Each line of the data that includes "else" must be copied.

· · · ·

[config.mk]
export PLATFORM = sky130hd
export DESIGN_NAME = rdc_front
export DESIGN_NICKNAME = d
export VERILOG_FILES = /design/src/sv/rdc_pkg.sv /design/src/sv/rdc_front.sv
export SDC_FILE = /design/constraint.sdc
export NUM_CORES = 2
export LEC_CHECK = 0
export ABC_AREA = 0
export BUFFER_PORTS_ARGS = -buffer_cell sky130_fd_sc_hd__buf_2
export CAP_MARGIN = 20
export CORE_MARGIN = 4
export CORE_UTILIZATION = 58
export DETAILED_ROUTE_END_ITERATION = 12
export HOLD_SLACK_MARGIN = 0.05
export MAX_ROUTING_LAYER = met4
export PLACE_DENSITY = 0.79
export SLEW_MARGIN = 30
export SYNTH_ARGS = -nofsm -noshare
export SYNTH_HDL_FRONTEND = slang
export SYNTH_SLANG_ARGS = --single-unit
[constraint.sdc]
create_clock -name clk -period 8.9 [get_ports clk]
set_input_delay 1.335 -clock clk [delete_from_list [all_inputs] [get_ports clk]]
set_output_delay 1.335 -clock clk [all_outputs]
set_load 0.03 [all_outputs]
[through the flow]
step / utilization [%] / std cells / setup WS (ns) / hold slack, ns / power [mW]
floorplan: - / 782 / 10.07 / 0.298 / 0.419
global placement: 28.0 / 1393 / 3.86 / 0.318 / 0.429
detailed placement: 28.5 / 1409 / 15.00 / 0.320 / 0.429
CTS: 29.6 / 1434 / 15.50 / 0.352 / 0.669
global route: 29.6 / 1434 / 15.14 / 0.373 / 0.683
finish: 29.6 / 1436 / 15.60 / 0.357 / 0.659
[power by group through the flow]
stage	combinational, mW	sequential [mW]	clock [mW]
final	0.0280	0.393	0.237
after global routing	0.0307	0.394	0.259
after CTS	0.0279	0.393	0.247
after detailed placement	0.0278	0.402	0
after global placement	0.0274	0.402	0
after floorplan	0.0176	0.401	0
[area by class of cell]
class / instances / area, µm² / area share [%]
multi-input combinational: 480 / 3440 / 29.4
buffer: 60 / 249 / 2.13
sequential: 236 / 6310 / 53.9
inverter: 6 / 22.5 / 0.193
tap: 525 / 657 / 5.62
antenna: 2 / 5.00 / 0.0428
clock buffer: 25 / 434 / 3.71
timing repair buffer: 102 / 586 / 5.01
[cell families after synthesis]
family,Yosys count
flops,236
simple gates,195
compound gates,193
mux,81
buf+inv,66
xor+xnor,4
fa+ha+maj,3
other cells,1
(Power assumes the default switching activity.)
## config.mk

```make
export PLATFORM = sky130hd
export DESIGN_NAME = pfde_ctrl
export DESIGN_NICKNAME = d
export VERILOG_FILES = /design/src/rtl/pfde_pkg.sv /design/src/rtl/pfde_ctrl.sv
export SDC_FILE = /design/constraint.sdc
export NUM_CORES = 1
export LEC_CHECK = 0
export BUFFER_PORTS_ARGS = -buffer_cell sky130_fd_sc_hd__buf_2
export CAP_MARGIN = 15
export CORE_AREA = 2 2 39 41
export DETAILED_ROUTE_END_ITERATION = 6
export DIE_AREA = 0 0 41 43
export GPL_ROUTABILITY_DRIVEN = 0
export GPL_TIMING_DRIVEN = 0
export PLACE_DENSITY = 0.74
export SLEW_MARGIN = 40
export SYNTH_ARGS = -nofsm -noshare
export SYNTH_HDL_FRONTEND = slang
export SYNTH_SLANG_ARGS = --single-unit
```

## constraint.sdc

```tcl
create_clock -name clk -period 2.9 [get_ports clk]
set_input_delay 0.435 -clock clk [delete_from_list [all_inputs] [get_ports clk]]
set_output_delay 0.435 -clock clk [all_outputs]
set_load 0.02 [all_outputs]
```

## src/rtl/pfde_pkg.sv

```systemverilog
// Shared types and codes for the paged framebuffer draw engine.
`timescale 1ns / 1ps
package pfde_pkg;

  typedef enum logic [2:0] {
    CMD_PIXEL = 3'd0,
    CMD_LINE  = 3'd1,
    CMD_RECT  = 3'd2,
    CMD_FILL  = 3'd3,
    CMD_CLEAR = 3'd4,
    CMD_READ  = 3'd5
  } cmd_t;

  typedef enum logic [3:0] {
    ST_INIT,
    ST_IDLE,
    ST_DECODE,
    ST_LINE_SETUP,
    ST_LINE_RD,
    ST_LINE_WAIT,
    ST_LINE_WR,
    ST_FILL_RD,
    ST_FILL_WAIT,
    ST_FILL_WR,
    ST_SCREEN,
    ST_READ_WAIT,
    ST_READ_OUT,
    ST_DONE
  } state_t;

  // Controller to datapath.
  typedef struct packed {
    logic       capture;     // latch the command fields
    logic       init_clear;  // sweep zeros after reset
    logic       line_setup;  // load a line from the segment counter
    logic       line_step;   // advance the Bresenham walker
    logic       fill_init;   // load fill counters
    logic       fill_step;   // advance fill counters
    logic       screen_step; // write one byte of a full-screen fill
    logic       mem_read;    // read the current pixel byte
    logic       mem_write;   // write back the modified byte
    logic       read_req;    // read for a read command
    logic       out_latch;   // take read data into the output
    logic       result;      // present the result
  } ctl_t;

  // Datapath to controller.
  typedef struct packed {
    logic       sweep_last;  // last byte of a sweep
    logic       line_last;   // segment walker done with final pixel
    logic       seg_last;    // last segment of the command
    logic       fill_last;   // fill counters at final pixel
    logic       fill_bad;    // reversed corners or off-screen first corner
    logic [2:0] cmd;
  } sts_t;

endpackage

```

## src/rtl/pfde_ctrl.sv

```systemverilog
// Controller state machine for the draw engine.
`timescale 1ns / 1ps
module pfde_ctrl import pfde_pkg::*; (
  input  logic clk,
  input  logic rst_n,
  input  logic start,
  output logic busy,
  output logic out_valid,
  input  sts_t sts,
  output ctl_t ctl
);

  state_t state_r, state_nxt;

  always_ff @(posedge clk) begin
    if (!rst_n) begin
      state_r   <= ST_INIT;
      out_valid <= 1'b0;
    end else begin
      state_r   <= state_nxt;
      out_valid <= (state_r == ST_DONE);
    end
  end

  always_comb begin
    state_nxt = state_r;
    unique case (state_r)
      ST_INIT:       if (sts.sweep_last) state_nxt = ST_IDLE;
      ST_IDLE:       if (start) state_nxt = ST_DECODE;
      ST_DECODE: begin
        unique case (sts.cmd) inside
          CMD_PIXEL, CMD_LINE, CMD_RECT: state_nxt = ST_LINE_SETUP;
          CMD_FILL:  state_nxt = ST_FILL_RD;
          CMD_CLEAR: state_nxt = ST_SCREEN;
          CMD_READ:  state_nxt = ST_READ_WAIT;
          default:   state_nxt = ST_DONE;
        endcase
      end
      ST_LINE_SETUP: state_nxt = ST_LINE_RD;
      ST_LINE_RD:    state_nxt = ST_LINE_WAIT;
      ST_LINE_WAIT:  state_nxt = ST_LINE_WR;
      ST_LINE_WR: begin
        if (sts.cmd == CMD_PIXEL) state_nxt = ST_DONE;
        else if (!sts.line_last) state_nxt = ST_LINE_RD;
        else if (sts.seg_last) state_nxt = ST_DONE;
        else state_nxt = ST_LINE_SETUP;
      end
      ST_FILL_RD:    state_nxt = sts.fill_bad ? ST_DONE : ST_FILL_WAIT;
      ST_FILL_WAIT:  state_nxt = ST_FILL_WR;
      ST_FILL_WR:    state_nxt = sts.fill_last ? ST_DONE : ST_FILL_RD;
      ST_SCREEN:     if (sts.sweep_last) state_nxt = ST_DONE;
      ST_READ_WAIT:  state_nxt = ST_READ_OUT;
      ST_READ_OUT:   state_nxt = ST_DONE;
      ST_DONE:       state_nxt = ST_IDLE;
      default:       state_nxt = ST_IDLE;
    endcase
  end

  always_comb begin
    ctl  = '0;
    busy = (state_r != ST_IDLE);
    unique case (state_r)
      ST_INIT:       ctl.init_clear = 1'b1;
      ST_IDLE:       ctl.capture = start;
      ST_DECODE:     ctl.fill_init = (sts.cmd == CMD_FILL);
      ST_LINE_SETUP: ctl.line_setup = 1'b1;
      ST_LINE_RD:    ctl.mem_read = 1'b1;
      ST_LINE_WR: begin
        ctl.mem_write = 1'b1;
        ctl.line_step = 1'b1;
      end
      ST_FILL_RD:    ctl.mem_read = 1'b1;
      ST_FILL_WR: begin
        ctl.mem_write = 1'b1;
        ctl.fill_step = 1'b1;
      end
      ST_SCREEN:     ctl.screen_step = 1'b1;
      ST_READ_WAIT:  ctl.read_req = 1'b1;
      ST_READ_OUT: begin
        ctl.read_req  = 1'b1;
        ctl.out_latch = 1'b1;
      end
      ST_DONE:       ctl.result = 1'b1;
      default:       ctl = '0;
    endcase
  end

endmodule

```

==> results of run 1 <==
## cell type report
| cell class | count | area share |
|---|---|---|
| well taps | 16 | 0.02792 |
| plain buffers | 7 | 0.08202 |
| flip-flops and latches | 5 | 0.1396 |
| clock buffers | 4 | 0.03665 |
| inverters | 2 | 0.01047 |
| multi-input cells | 60 | 0.5358 |
| repair buffers | 24 | 0.1675 |
## Yosys cell counts (2+ instances only)
master / count / area, um2
nor2_1: 9 / 33.78
a21oi_1: 7 / 35.03
dfxtp_1: 5 / 100.1
nand2_1: 5 / 18.77
nand2b_1: 4 / 25.02
nor3_1: 3 / 15.01
o21ai_0: 3 / 15.01
a211oi_1: 2 / 15.01
and2_1: 2 / 12.51
buf_2: 2 / 10.01
buf_4: 2 / 15.01
## final timing paths
check | endpoint | slack, ns | depth (start not counted)
hold / removal | state_r[3]$_SDFFE_PN0P_ | 0.48 | 2
hold reg to reg | state_r[1]$_SDFFE_PN0P_ | 0.74 | 3
setup reg to reg | state_r[2]$_SDFFE_PN0P_ | 1.53 | 5
setup / recovery | ctl[2] | 1.01 | 4
## kinds of logic after synthesis
logic type	count (synthesis)	share of synthesized area
AOI/OAI and AO/OA	25	0.3205
muxes	1	0.01818
buffers and inverters	9	0.1204
DFF	5	0.1818
and+or+nand+nor	33	0.3432
xor gates and xnor gates	1	0.01591
## stage by stage
stage / utilization / instances / cell area [um2] / power [mW]
after floorplan: - / 74 / 550.5 / 0.1463
after global placement: 0.4991 / 114 / 690.7 / 0.1737
after detailed placement: 0.4991 / 114 / 690.7 / 0.1747
after CTS: 0.5181 / 118 / 716.9 / 0.2553
after global routing: 0.5181 / 118 / 716.9 / 0.2719
final: 0.5181 / 118 / 716.9 / 0.2544
## layer usage
layer / share of wire / GRT usage
met1: 0.45 / 0.2452
met2: 0.49 / 0.2781
met3: 0.063 / 0.04712
met4: 0 / 0.03333
met5: 0 / 0
## cell usage in the layout, fill, tap and decap left out, types with 2 or more instances in the layout
master | synthesis | routed
buf_2 | 2 | 26
nor2_1 | 9 | 9
a21oi_1 | 7 | 7
nand2_1 | 5 | 5
dfxtp_1 | 5 | 5
clkbuf_4 | 1 | 4
nand2b_1 | 4 | 4
nor3_1 | 3 | 3
o21ai_0 | 3 | 3
buf_4 | 2 | 2
and2_1 | 2 | 2
a211oi_1 | 2 | 2
## sequential cells by signal (all words and copies together) (netlist names)
register,cells
state_r,4
out_valid,1
## power breakdown
group | total, mW | internal [mW] | switching, mW
Combinational | 0.0993 | 0.0427 | 0.0566
Clock | 0.0799 | 0.0520 | 0.0279
Sequential | 0.0752 | 0.0727 | 0.00253
Total | 0.254 | 0.167 | 0.0870
## critical path, stage by stage, from the launching register on
cell     delay (ns)
dfxtp_1        0.46
buf_2          0.27
mux2i_1        0.19
and2_1         0.13
buf_2          0.16
==> impl_metrics.toml, run 1 <==
[cells_and_area]
layout.area.seq_um2 = 100.1
multi_input_area_um2 = 384.1
flow.area_growth_from_synthesis_pct = 30.23
num-fill-cells = 148
diodes = 0
final_nets = 114
drive_gt1_frac = 0.3824

[power]
ir_worst_vdd_mv = 0.3297
power_density_mw_per_mm2 = 354.8
p_leak_nw = 0.3194

[yosys]
ys.flop_type = "dfxtp_1"
synth_cell_types = 41
synthCells = 74
syn_area_per_cell_um2 = 7.440
ys_ff_latch = 5
syn_area_um2 = 550.5
synth_edf_count = 0
async_flop_share = 0
syn-num-nets = 85
yosysWarnings = 0
ys_seq_area_frac = 0.1818

[worst_setup_path]
crit_start = "state_r[2]$_SDFFE_PN0P_"
crit_arrival_ns = 1.46
r2r_start = "state_r[0]$_SDFFE_PN0P_"
startpoint_type = "flop"
cp.required_ns = 2.47
crit_fanout = 10
path_class = "flop to output port"
critPathCaptureType = "output port"

[routing]
via_per_inst = 5.729
remaining_drc_errors = 0
drtIter0Drc = 11
finalWirelength_um = 1455
dr.pass1.iters = 4
vias = 676
ant_nets = 0
wl_per_cell_um = 12.33

[global_routing]
first_global_vias = 565
grt_max_degree = 11
grt_overflow = 0
gr-usage-all-layers = 0.1799
grt_first_pass_wirelength_um = 2270
grt_antenna_before_repair = 0

[timing]
fmax_ghz = 0.5283
max_slew_margin = 0.7261
hold-worst-slack_ns = 0.4755
hold_violations = 0
setup_ws_ns = 1.007
finClkSkew_ns = 0.0008693
tns_ns = 0
drv_slew = 0
fin_crit_sh = 0.6527
grt_setup_unrepaired = "no"
setup_viol = 0
worst_pin_slew_ns = 0.4005
finalCriticalPeriod_ns = 1.893

[clocking]
postCtsHoldBufs = 0
clockRootBuffer = "clkbuf_4"
cts_resized = 0
postCtsSetupRepairBufs = 0
cts_buffers = 3
cts.sinks = 5
cts_buffer_depth = 2
clk_pin_slew_ns = 0.04
insertion_delay_ns = 0.24
cts_max_level = 1
cts_tree = "done"

[floorplanning]
fp-row-count = 14
die_area_mm2 = 0.001763
coreArea_mm2 = 0.001384
die_h_um = 43
start_util = 0.3978
chipWidth_um = 41
boundaryPins = 25

[job]
maxCapViolCount = 0

[hold_path]
min_from = "rst_n"
min_path_type = "input pin to flop"

[place]
dpl_worst_slack_ns = 1.271
port_buffers = 24
hpwl_um = 1088

[outcome]
status = "finished clean"
(Power assumes the default switching activity.)
==> run 2: changes to the inputs <==
Clock period 2.9 ns to 1.8 ns, I/O delays scaled along.
==> run 2 against run 1 <==
Compared with the run above: final cell count unchanged; via count down 0.15%; critical endpoint unchanged; routed wire length up 0.69%; first-iteration DRC count down 18%; largest cell class unchanged; highest routed layer unchanged; sequential cell count unchanged; clock power up 61%; setup slack worse by 0.85 ns; global-route usage unchanged; cell area up 0.52%; count of clock-buffer cells in the layout unchanged; critical path depth up 1; clock skew about the same.
==> impl_metrics.toml, run 2 (synthesized netlist as in run 1, its figures left out) <==
[routing]
finalWirelength_um = 1465
ant_nets = 0
drtIter0Drc = 9
dr.pass1.iters = 4
wl_per_cell_um = 12.42
remaining_drc_errors = 0
vias = 675
via_per_inst = 5.720

[cells_and_area]
multi_input_area_um2 = 384.1
flow.area_growth_from_synthesis_pct = 30.91
largest_register_ffs = 4
drive_gt1_frac = 0.3922
layout.area.seq_um2 = 101.3
mostFrequentLayoutCells = "buf_2 (25), nor2_1 (9), a21oi_1 (7)"
top_regs = "state_r: 4 flops, out_valid: 1 flops"
final_common_cell = "buf_2"
final_nets = 114
top_register = "state_r"
num-fill-cells = 146
diodes = 0

[worst_setup_path]
path_cells = "buf_2, nand2_1, mux2i_1, and2_1, buf_2"
r2r_start = "state_r[0]$_SDFFE_PN0P_"
crit_arrival_ns = 1.38
path_class = "flop to output port"
r2r_slack_ns = 0.43
crit_buf_inv = 2
crit_slowest_cell = "dfxtp_1"
crit_cells = 5
startpoint_type = "flop"
reg2regPathDepth = 5
cp.required_ns = 1.53
cpPeakStageDelay_ns = 0.34
crit_fanout = 10
cp_top_family = "buffers and inverters"
crit_start = "state_r[1]$_SDFFE_PN0P_"
critPathCaptureType = "output port"
reg2reg_to = "state_r[2]$_SDFFE_PN0P_"
crit_path_frequent_cell = "buf_2"

[clocking]
postCtsSetupRepairBufs = 0
cts_buffer_depth = 2
clockRootBuffer = "clkbuf_4"
cts_buffers = 3
cts.sinks = 5
insertion_delay_ns = 0.24
cts_max_level = 1
cts_tree = "done"
clk_pin_slew_ns = 0.04

[floorplanning]
start_util = 0.3978
die_area_mm2 = 0.001763
boundaryPins = 25
coreArea_mm2 = 0.001384
chipWidth_um = 41
die_h_um = 43
fp-row-count = 14

[global_routing]
grt_first_pass_wirelength_um = 2270
first_global_vias = 565
grt_antenna_before_repair = 0
grt_max_degree = 11
gr-usage-all-layers = 0.1799
grt_overflow = 0

[timing]
max_slew_margin = 0.7265
setup_viol = 0
tns_ns = 0
drv_slew = 0
hold_violations = 0
hold-worst-slack_ns = 0.3083
fmax_ghz = 0.6076
worst_pin_slew_ns = 0.3999
finalCriticalPeriod_ns = 1.646
fin_crit_sh = 0.9144
setup_ws_ns = 0.1541
finClkSkew_ns = 0.0007142
grt_setup_unrepaired = "no"

[outcome]
status = "finished clean"

[place]
dpl_worst_slack_ns = 0.3365
port_buffers = 24
hpwl_um = 1088

[hold_path]
min_from = "rst_n"
whs_path_depth = 2
min_path_type = "input pin to flop"
holdPathEnd = "state_r[3]$_SDFFE_PN0P_"

[power]
ir_worst_vdd_mv = 0.5320
p_leak_nw = 0.3192
p_sw_frac = 0.3429
p_seq_frac = 0.295
power_density_mw_per_mm2 = 569.6
power.internal_mw = 0.2697
totalPowerFinal_mw = 0.4105
clock_power_share = 0.314
p_switching_mw = 0.1408
p_comb_frac = 0.391

[job]
maxCapViolCount = 0
## run 2: area by class of cell
class                           instances  area share
Tap cell                               16     0.02778
Inverter                                2     0.01042
Sequential cell                         5      0.1406
Clock buffer                            4     0.03646
Buffer                                  7     0.08507
Timing Repair Buffer                   24      0.1667
Multi-Input combinational cell         60      0.5330
## run 2: power by group through the flow
stage	Combinational (mW)	Clock, mW	Sequential [mW]
floorplan	0.114	0	0.122
global placement	0.157	0	0.122
detailed placement	0.159	0	0.123
CTS	0.159	0.132	0.121
global route	0.176	0.141	0.121
finish	0.160	0.129	0.121
## run 2: worst max-delay path by stage
stage / end / slack (ns)
6_report: ctl[2] / 0.15
5_1_grt: ctl[2] / 0.05
2_1_floorplan: state_r[0]$_SDFFE_PN0P_ / 0.42
3_5_place_dp: ctl[2] / 0.34
3_3_place_gp: ctl[2] / 0.37
4_1_cts: ctl[2] / 0.08
## run 2: metal layers
layer	wire, um	vias up	track usage
met5	0	-	0
met4	0	0	0.03333
met3	100	0	0.04712
met2	703	28	0.2781
met1	661	309	0.2452
li1	-	338	-
## run 2: repair_timing
action,in CTS,in global routing
hold buffers,0,0
resized for setup,0,2
endpoints found under the hold margin,0,0
endpoints found under the setup margin,0,1
## run 2: through the flow
step                      utilization  instance area, um2  std cells
after global placement         0.4991               690.7        114
after CTS                      0.5181               716.9        118
after global routing           0.5208               720.7        118
after floorplan                     -               550.5         74
final                          0.5208               720.7        118
after detailed placement       0.4991               690.7        114
==> run 3: changes to the inputs <==
Settings changed: RECOVER_POWER from default to 50.
==> run 3 against run 2 <==
Compared with the run above: setup slack better by 0.0049 ns; combinational power hardly changed; via count is 1.6% lower; sequential share of layout area is 0.20 points higher; sequential power hardly changed; clock power hardly changed; power is 0.42% lower; die area stayed put; largest cell class unchanged; largest power group unchanged.
==> impl_metrics.toml, run 3 (synthesized netlist as in run 1, its figures left out) <==
[outcome]
status = "finished clean"

[global_routing]
first_global_vias = 565
grt_max_degree = 11
grt_antenna_before_repair = 0
gr-usage-all-layers = 0.1799
grt_overflow = 0
grt_first_pass_wirelength_um = 2270

[floorplanning]
boundaryPins = 25
die_area_mm2 = 0.001763
die_h_um = 43
fp-row-count = 14
chipWidth_um = 41
start_util = 0.3978
coreArea_mm2 = 0.001384

[power]
power_density_mw_per_mm2 = 575.2
p_switching_mw = 0.1400
ir_worst_vdd_mv = 0.5314
p_seq_frac = 0.296
clock_power_share = 0.315
p_sw_frac = 0.3426
power.internal_mw = 0.2687
p_leak_nw = 0.3069
p_comb_frac = 0.389

[timing]
max_slew_margin = 0.6633
grt_setup_unrepaired = "no"
tns_ns = 0
setup_viol = 0
fin_crit_sh = 0.9116
drv_slew = 0
worst_pin_slew_ns = 0.4924
finClkSkew_ns = 0.0004977
finalCriticalPeriod_ns = 1.641
hold_violations = 0
fmax_ghz = 0.6094

[hold_path]
whs_path_depth = 2
min_from = "rst_n"
holdPathEnd = "state_r[3]$_SDFFE_PN0P_"
min_path_type = "input pin to flop"

[worst_setup_path]
crit_cells = 5
crit_buf_inv = 2
crit_path_frequent_cell = "buf_2"
critPathCaptureType = "output port"
cp_top_family = "buffers and inverters"
startpoint_type = "flop"
r2r_start = "state_r[1]$_SDFFE_PN0P_"
cp.required_ns = 1.53
crit_arrival_ns = 1.37
path_cells = "buf_2, nand2_1, mux2i_1, and2_1, buf_2"
path_class = "flop to output port"
reg2regPathDepth = 5
crit_slowest_cell = "dfxtp_1"
r2r_slack_ns = 0.35
crit_fanout = 10
reg2reg_to = "state_r[1]$_SDFFE_PN0P_"
cpPeakStageDelay_ns = 0.34

[cells_and_area]
top_regs = "state_r: 4 flops, out_valid: 1 flops"
final_core_util = 0.5136
final_common_cell = "buf_2"
diodes = 0
mostFrequentLayoutCells = "buf_2 (23), nor2_1 (9), a21oi_1 (7)"
flow.area_growth_from_synthesis_pct = 29.09
final_nets = 114
top_register = "state_r"
largest_register_ffs = 4
drive_gt1_frac = 0.3627

[routing]
dr.pass1.iters = 4
ant_nets = 0
finalWirelength_um = 1456
vias = 664
remaining_drc_errors = 0
wl_per_cell_um = 12.34
via_per_inst = 5.627
drtIter0Drc = 13

[clocking]
clk_pin_slew_ns = 0.04
postCtsHoldBufs = 0
cts_tree = "done"
clockRootBuffer = "clkbuf_4"
postCtsSetupRepairBufs = 0
cts_buffer_depth = 2
cts_max_level = 1
cts_buffers = 3
insertion_delay_ns = 0.24
cts.sinks = 5

[job]
maxCapViolCount = 0

[place]
port_buffers = 24
hpwl_um = 1088
-- run 3: cell count changes in the layout (fill, tap and decap cells not counted), sizes merged --
| cell | before | now |
|---|---|---|
| buf | 29 | 27 |
| clkbuf | 6 | 8 |
-- run 3: metal layers --
| layer | global-route usage | share of wire | wire length [um] | vias up |
|---|---|---|---|---|
| met4 | 0.03333 | 0 | 0 | 0 |
| met2 | 0.2781 | 0.49 | 710 | 30 |
| met5 | 0 | 0 | 0 | - |
| met3 | 0.04712 | 0.084 | 123 | 0 |
| met1 | 0.2452 | 0.43 | 622 | 297 |
| li1 | - | - | - | 337 |
-- run 3: worst max path at each step --
| stage | to | start |
|---|---|---|
| after global routing | ctl[2] | state_r[1]$_SDFFE_PN0P_ |
| after detailed placement | ctl[2] | state_r[2]$_SDFFE_PN0P_ |
| after global placement | ctl[2] | state_r[2]$_SDFFE_PN0P_ |
| after floorplan | state_r[0]$_SDFFE_PN0P_ | state_r[3]$_SDFFE_PN0P_ |
| after CTS | ctl[2] | state_r[2]$_SDFFE_PN0P_ |
| final | ctl[2] | state_r[1]$_SDFFE_PN0P_ |
-- run 3: worst reg2reg max path, delay by kind of cell, from the launching register on --
kind | cells | cell delay [ns]
flops | 1 | 0.31
compound gates | 4 | 0.83
buf+inv | 1 | 0.18
-- run 3: layout make-up --
| class | instances | area [um2] |
|---|---|---|
| buffer | 7 | 58.81 |
| sequential | 5 | 101.3 |
| clock buffer | 4 | 26.28 |
| tap | 16 | 20.02 |
| multi-input combinational | 60 | 379.1 |
| timing repair buffer | 24 | 117.6 |
| fill | 151 | 673.1 |
| inverter | 2 | 7.507 |
-- run 3: what timing repair did --
item,4_1_cts,5_1_grt
setup endpoints to repair,0,1
gates resized for setup,0,2
endpoints found under the hold margin,0,0
-- run 3: metrics by stage --
step	std cells	cell area [um2]	worst slack (ns)	hold slack (ns)	total power, mW
floorplan	74	550.5	0.4161	0.3876	0.2357
global placement	114	690.7	0.3692	0.5497	0.2798
detailed placement	114	690.7	0.3365	0.5524	0.2814
CTS	118	716.9	0.07842	0.3061	0.4113
global route	118	710.7	0.05334	0.3155	0.4370
finish	118	710.7	0.1590	0.3066	0.4088
-- run 3: power by group through the flow --
| stage | combinational, mW | clock (mW) | sequential (mW) |
|---|---|---|---|
| 2_1_floorplan | 0.114 | 0 | 0.122 |
| 3_3_place_gp | 0.157 | 0 | 0.122 |
| 3_5_place_dp | 0.159 | 0 | 0.123 |
| 4_1_cts | 0.159 | 0.132 | 0.121 |
| 5_1_grt | 0.174 | 0.141 | 0.121 |
| 6_report | 0.159 | 0.129 | 0.121 |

· · · ·

Worked solution:
    end else begin
        else if (!sts.line_last) state_nxt = ST_LINE_RD;
        else if (sts.seg_last) state_nxt = ST_DONE;
        else state_nxt = ST_LINE_SETUP;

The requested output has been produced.